*** Data in this exercise ***

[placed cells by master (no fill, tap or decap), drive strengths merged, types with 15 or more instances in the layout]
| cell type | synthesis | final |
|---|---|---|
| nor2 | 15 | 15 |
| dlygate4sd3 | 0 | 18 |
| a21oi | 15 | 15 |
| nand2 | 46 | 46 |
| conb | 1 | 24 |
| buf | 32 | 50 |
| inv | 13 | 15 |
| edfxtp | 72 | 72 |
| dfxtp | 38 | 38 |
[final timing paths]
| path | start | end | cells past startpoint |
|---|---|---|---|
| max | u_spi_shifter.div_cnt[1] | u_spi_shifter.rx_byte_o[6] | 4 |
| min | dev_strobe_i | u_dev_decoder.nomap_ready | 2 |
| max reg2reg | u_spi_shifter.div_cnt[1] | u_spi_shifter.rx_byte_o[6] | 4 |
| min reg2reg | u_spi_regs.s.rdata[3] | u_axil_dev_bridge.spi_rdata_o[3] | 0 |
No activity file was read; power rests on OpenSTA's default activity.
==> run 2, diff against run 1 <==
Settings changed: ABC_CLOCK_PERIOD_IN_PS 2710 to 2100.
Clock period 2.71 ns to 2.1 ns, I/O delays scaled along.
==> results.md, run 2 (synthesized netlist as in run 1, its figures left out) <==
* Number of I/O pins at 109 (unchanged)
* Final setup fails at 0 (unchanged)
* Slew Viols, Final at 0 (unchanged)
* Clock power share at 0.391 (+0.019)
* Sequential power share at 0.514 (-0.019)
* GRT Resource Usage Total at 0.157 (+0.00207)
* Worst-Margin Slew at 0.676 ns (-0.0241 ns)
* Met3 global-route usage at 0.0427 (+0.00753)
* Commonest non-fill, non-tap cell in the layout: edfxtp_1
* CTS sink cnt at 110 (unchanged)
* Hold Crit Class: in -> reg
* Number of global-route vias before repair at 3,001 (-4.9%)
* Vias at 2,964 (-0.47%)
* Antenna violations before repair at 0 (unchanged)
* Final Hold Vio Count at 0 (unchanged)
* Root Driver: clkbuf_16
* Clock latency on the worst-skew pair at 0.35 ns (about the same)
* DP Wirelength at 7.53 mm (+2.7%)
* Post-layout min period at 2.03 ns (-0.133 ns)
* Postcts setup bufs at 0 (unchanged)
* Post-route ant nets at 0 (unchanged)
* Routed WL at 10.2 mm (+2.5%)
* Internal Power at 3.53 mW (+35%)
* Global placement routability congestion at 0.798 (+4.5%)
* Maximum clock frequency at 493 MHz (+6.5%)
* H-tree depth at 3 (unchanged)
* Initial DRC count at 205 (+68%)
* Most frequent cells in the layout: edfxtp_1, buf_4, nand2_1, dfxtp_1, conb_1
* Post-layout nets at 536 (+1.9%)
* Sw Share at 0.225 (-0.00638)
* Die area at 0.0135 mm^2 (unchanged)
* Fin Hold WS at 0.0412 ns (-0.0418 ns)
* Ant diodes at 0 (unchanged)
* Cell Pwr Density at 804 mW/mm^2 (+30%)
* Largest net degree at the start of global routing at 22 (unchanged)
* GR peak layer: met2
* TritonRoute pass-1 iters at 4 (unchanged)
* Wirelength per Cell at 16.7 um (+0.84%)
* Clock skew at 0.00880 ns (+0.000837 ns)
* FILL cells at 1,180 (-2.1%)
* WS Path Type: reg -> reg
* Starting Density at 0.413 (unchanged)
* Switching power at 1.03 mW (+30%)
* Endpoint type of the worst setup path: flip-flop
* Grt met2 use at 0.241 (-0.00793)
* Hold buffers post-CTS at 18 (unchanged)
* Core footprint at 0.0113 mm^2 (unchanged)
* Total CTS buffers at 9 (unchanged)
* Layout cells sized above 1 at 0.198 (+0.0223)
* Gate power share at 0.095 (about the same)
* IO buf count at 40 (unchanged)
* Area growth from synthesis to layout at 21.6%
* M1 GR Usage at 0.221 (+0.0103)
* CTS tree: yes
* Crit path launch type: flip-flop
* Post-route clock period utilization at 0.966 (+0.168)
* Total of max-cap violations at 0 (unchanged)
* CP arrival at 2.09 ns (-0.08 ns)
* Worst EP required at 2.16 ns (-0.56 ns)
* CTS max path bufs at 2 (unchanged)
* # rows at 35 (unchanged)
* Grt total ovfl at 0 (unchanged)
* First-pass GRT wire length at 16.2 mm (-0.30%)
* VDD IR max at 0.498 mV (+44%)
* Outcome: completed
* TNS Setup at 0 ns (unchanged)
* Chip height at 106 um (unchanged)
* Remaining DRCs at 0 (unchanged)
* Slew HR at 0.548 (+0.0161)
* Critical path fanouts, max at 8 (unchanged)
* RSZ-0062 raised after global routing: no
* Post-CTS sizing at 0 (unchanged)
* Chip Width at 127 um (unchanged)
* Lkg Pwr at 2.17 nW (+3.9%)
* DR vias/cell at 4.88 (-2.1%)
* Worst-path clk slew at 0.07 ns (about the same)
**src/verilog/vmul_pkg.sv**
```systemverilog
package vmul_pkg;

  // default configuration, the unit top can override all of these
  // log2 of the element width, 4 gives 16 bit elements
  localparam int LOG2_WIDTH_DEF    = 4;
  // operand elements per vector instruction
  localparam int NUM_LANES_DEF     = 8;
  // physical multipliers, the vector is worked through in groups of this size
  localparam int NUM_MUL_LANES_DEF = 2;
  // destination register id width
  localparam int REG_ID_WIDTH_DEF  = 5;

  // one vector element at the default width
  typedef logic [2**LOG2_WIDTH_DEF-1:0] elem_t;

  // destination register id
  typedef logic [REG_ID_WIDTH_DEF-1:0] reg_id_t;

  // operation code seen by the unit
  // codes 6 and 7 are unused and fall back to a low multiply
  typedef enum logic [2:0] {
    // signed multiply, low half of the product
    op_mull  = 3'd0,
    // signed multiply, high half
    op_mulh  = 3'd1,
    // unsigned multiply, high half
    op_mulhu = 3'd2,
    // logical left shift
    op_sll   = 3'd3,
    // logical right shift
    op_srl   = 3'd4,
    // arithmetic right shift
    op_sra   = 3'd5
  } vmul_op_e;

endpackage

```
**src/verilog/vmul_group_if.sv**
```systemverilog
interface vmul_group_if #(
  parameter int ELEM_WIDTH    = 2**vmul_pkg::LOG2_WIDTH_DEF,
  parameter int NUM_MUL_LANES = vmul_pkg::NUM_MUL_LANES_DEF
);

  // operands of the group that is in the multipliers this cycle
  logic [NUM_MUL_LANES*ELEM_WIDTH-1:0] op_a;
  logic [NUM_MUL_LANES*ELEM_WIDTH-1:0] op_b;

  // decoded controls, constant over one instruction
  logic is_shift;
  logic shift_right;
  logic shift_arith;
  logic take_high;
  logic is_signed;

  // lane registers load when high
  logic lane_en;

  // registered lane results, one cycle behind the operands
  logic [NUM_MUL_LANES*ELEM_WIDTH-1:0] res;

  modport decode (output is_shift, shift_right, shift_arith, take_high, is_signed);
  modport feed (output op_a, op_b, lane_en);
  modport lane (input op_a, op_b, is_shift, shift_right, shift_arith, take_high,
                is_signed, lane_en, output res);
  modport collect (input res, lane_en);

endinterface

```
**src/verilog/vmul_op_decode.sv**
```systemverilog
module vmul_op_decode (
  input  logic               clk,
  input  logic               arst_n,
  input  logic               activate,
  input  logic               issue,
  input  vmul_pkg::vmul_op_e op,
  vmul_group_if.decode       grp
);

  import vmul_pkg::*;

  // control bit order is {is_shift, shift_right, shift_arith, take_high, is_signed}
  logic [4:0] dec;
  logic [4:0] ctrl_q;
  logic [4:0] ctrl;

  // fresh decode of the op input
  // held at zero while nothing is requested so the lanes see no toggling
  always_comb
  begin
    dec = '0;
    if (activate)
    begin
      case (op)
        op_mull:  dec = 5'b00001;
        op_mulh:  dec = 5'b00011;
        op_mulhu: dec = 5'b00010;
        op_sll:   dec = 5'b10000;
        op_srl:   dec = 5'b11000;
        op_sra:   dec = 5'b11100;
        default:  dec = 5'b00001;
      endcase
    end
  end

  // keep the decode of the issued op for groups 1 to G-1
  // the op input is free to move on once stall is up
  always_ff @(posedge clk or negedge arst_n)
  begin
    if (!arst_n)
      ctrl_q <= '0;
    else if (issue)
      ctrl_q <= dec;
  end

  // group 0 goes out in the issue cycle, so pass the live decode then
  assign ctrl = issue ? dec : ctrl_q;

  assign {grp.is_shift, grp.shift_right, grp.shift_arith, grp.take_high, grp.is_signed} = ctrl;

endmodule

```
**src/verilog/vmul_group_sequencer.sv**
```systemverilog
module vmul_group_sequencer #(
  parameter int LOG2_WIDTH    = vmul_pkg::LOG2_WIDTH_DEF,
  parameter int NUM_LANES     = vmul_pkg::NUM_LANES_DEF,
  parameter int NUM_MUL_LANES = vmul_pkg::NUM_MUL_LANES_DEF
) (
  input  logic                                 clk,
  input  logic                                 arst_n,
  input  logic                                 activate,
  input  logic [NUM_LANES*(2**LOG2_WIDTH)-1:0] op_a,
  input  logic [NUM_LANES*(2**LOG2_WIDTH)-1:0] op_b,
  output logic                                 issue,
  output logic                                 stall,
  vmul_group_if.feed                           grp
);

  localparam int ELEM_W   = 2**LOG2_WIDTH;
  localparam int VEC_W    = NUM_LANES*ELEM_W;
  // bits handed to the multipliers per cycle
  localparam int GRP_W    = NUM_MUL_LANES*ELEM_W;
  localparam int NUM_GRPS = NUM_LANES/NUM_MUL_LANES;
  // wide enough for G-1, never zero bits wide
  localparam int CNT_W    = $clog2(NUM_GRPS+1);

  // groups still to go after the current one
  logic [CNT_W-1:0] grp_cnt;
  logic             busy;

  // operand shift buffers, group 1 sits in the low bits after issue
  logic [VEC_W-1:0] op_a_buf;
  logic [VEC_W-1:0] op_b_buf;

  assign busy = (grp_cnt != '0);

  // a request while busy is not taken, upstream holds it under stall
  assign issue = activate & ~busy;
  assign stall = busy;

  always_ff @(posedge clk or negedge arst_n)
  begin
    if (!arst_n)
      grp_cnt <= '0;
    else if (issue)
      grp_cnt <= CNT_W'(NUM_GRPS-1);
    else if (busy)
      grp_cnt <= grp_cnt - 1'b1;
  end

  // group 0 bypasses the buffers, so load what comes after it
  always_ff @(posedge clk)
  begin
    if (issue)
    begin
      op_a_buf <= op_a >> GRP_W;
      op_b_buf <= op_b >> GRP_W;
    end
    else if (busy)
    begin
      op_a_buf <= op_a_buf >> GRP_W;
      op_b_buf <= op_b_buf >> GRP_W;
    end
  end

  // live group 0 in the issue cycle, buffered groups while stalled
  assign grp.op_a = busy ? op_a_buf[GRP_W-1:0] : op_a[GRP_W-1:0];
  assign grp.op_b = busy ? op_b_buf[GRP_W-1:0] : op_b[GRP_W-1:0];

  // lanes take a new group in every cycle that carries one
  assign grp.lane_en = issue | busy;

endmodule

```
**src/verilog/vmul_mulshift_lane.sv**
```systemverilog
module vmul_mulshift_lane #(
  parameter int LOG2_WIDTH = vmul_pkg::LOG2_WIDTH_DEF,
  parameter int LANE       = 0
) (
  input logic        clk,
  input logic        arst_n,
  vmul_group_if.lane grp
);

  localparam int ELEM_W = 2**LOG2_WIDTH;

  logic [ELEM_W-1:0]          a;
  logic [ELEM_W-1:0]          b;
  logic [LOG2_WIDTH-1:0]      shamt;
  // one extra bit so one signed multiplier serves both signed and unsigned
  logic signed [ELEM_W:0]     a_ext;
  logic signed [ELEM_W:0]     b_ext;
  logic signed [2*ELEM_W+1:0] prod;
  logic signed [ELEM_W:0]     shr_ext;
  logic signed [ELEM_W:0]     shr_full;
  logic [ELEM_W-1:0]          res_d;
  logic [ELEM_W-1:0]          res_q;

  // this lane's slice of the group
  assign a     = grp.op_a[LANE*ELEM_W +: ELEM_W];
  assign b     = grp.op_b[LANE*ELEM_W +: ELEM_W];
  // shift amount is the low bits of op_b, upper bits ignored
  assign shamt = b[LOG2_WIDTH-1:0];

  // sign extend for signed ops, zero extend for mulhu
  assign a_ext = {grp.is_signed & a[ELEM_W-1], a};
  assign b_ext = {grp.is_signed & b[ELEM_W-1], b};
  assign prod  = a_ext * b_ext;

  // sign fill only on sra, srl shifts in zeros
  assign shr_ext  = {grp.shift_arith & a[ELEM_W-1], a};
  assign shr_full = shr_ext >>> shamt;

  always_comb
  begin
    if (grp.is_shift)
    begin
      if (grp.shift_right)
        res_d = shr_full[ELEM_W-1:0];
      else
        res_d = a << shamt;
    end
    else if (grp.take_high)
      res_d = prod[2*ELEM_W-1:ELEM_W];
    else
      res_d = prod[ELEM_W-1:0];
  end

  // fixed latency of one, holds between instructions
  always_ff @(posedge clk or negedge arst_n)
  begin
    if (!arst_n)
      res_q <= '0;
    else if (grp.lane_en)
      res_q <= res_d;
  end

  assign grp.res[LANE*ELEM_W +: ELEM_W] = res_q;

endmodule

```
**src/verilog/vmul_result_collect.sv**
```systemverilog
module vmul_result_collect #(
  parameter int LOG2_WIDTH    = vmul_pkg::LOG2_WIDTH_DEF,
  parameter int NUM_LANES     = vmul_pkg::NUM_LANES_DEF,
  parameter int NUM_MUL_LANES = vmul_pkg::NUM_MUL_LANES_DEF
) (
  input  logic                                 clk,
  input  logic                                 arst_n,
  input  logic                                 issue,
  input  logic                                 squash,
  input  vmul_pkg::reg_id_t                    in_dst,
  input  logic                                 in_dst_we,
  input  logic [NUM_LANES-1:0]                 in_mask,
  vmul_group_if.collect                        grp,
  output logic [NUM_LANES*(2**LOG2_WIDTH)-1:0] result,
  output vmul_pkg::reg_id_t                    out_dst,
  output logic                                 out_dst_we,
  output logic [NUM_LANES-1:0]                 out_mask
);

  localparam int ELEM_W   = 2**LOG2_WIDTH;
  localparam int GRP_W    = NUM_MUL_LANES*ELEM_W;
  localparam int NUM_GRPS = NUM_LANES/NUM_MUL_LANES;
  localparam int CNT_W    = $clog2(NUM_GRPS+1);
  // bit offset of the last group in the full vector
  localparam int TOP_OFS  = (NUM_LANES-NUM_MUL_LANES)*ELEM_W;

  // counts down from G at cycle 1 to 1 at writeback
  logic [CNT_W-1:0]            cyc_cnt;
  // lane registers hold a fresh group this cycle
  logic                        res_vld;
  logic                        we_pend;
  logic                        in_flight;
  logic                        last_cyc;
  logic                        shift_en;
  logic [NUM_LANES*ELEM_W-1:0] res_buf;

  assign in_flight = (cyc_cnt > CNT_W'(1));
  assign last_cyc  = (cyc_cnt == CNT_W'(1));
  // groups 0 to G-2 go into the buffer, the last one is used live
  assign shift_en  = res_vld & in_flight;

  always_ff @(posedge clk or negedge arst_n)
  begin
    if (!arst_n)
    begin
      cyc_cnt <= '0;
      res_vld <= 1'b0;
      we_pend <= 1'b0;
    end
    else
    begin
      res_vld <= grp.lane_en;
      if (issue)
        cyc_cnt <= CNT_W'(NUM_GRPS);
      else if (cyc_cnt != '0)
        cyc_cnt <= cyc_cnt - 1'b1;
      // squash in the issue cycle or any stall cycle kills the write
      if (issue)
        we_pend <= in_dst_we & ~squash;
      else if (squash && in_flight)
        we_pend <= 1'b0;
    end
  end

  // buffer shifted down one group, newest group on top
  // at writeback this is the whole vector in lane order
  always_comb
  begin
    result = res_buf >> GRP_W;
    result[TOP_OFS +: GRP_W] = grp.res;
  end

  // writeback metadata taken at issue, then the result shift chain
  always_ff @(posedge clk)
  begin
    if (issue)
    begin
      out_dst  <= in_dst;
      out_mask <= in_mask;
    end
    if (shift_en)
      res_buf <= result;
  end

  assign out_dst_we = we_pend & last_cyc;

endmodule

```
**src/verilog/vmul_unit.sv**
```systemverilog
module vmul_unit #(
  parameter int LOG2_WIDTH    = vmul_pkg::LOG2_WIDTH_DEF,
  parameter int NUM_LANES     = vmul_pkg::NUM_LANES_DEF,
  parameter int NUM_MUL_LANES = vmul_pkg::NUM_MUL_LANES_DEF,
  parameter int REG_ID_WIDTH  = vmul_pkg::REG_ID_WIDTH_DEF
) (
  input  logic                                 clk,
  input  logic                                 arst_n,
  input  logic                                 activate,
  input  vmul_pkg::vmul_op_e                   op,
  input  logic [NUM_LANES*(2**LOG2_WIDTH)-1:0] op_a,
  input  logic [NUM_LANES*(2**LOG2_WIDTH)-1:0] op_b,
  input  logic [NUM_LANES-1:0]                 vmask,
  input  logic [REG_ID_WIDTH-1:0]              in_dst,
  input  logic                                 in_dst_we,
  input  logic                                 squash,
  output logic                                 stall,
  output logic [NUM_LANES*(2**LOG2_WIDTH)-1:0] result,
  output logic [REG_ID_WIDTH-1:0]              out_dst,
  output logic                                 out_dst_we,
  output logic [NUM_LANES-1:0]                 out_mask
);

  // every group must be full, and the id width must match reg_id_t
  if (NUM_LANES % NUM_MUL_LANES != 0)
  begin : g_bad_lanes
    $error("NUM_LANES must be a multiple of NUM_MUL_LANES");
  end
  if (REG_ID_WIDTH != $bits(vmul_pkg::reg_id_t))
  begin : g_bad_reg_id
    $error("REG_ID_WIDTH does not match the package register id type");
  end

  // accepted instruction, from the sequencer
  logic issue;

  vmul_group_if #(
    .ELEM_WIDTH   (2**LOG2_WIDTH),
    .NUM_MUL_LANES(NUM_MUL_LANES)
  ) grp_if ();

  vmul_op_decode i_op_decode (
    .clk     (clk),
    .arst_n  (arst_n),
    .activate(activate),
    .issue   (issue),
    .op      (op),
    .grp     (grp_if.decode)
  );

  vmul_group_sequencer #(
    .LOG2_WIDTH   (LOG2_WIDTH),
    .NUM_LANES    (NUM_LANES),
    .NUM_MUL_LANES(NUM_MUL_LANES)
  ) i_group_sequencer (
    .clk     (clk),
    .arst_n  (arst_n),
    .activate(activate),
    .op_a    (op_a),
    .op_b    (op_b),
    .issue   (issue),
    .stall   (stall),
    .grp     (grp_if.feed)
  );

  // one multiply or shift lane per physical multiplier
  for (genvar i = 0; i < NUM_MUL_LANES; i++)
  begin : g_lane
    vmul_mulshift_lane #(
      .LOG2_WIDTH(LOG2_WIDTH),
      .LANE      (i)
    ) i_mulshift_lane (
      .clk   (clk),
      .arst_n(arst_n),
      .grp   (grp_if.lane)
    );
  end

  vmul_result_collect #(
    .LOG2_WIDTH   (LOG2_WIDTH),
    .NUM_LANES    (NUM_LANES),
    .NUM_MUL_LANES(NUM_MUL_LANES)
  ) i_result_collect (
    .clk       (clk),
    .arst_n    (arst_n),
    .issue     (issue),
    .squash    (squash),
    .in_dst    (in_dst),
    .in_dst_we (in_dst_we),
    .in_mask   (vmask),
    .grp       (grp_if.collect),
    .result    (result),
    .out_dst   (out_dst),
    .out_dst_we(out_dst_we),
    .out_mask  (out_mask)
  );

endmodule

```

*** End of Data in this exercise ***

What is needed is a verbatim copy of every line in the records above from the one containing "at 22 (unchanged)" down to the one containing "Type: reg -> reg", both included, and nothing more.

* Largest net degree at the start of global routing at 22 (unchanged)
* GR peak layer: met2
* TritonRoute pass-1 iters at 4 (unchanged)
* Wirelength per Cell at 16.7 um (+0.84%)
* Clock skew at 0.00880 ns (+0.000837 ns)
* FILL cells at 1,180 (-2.1%)
* WS Path Type: reg -> reg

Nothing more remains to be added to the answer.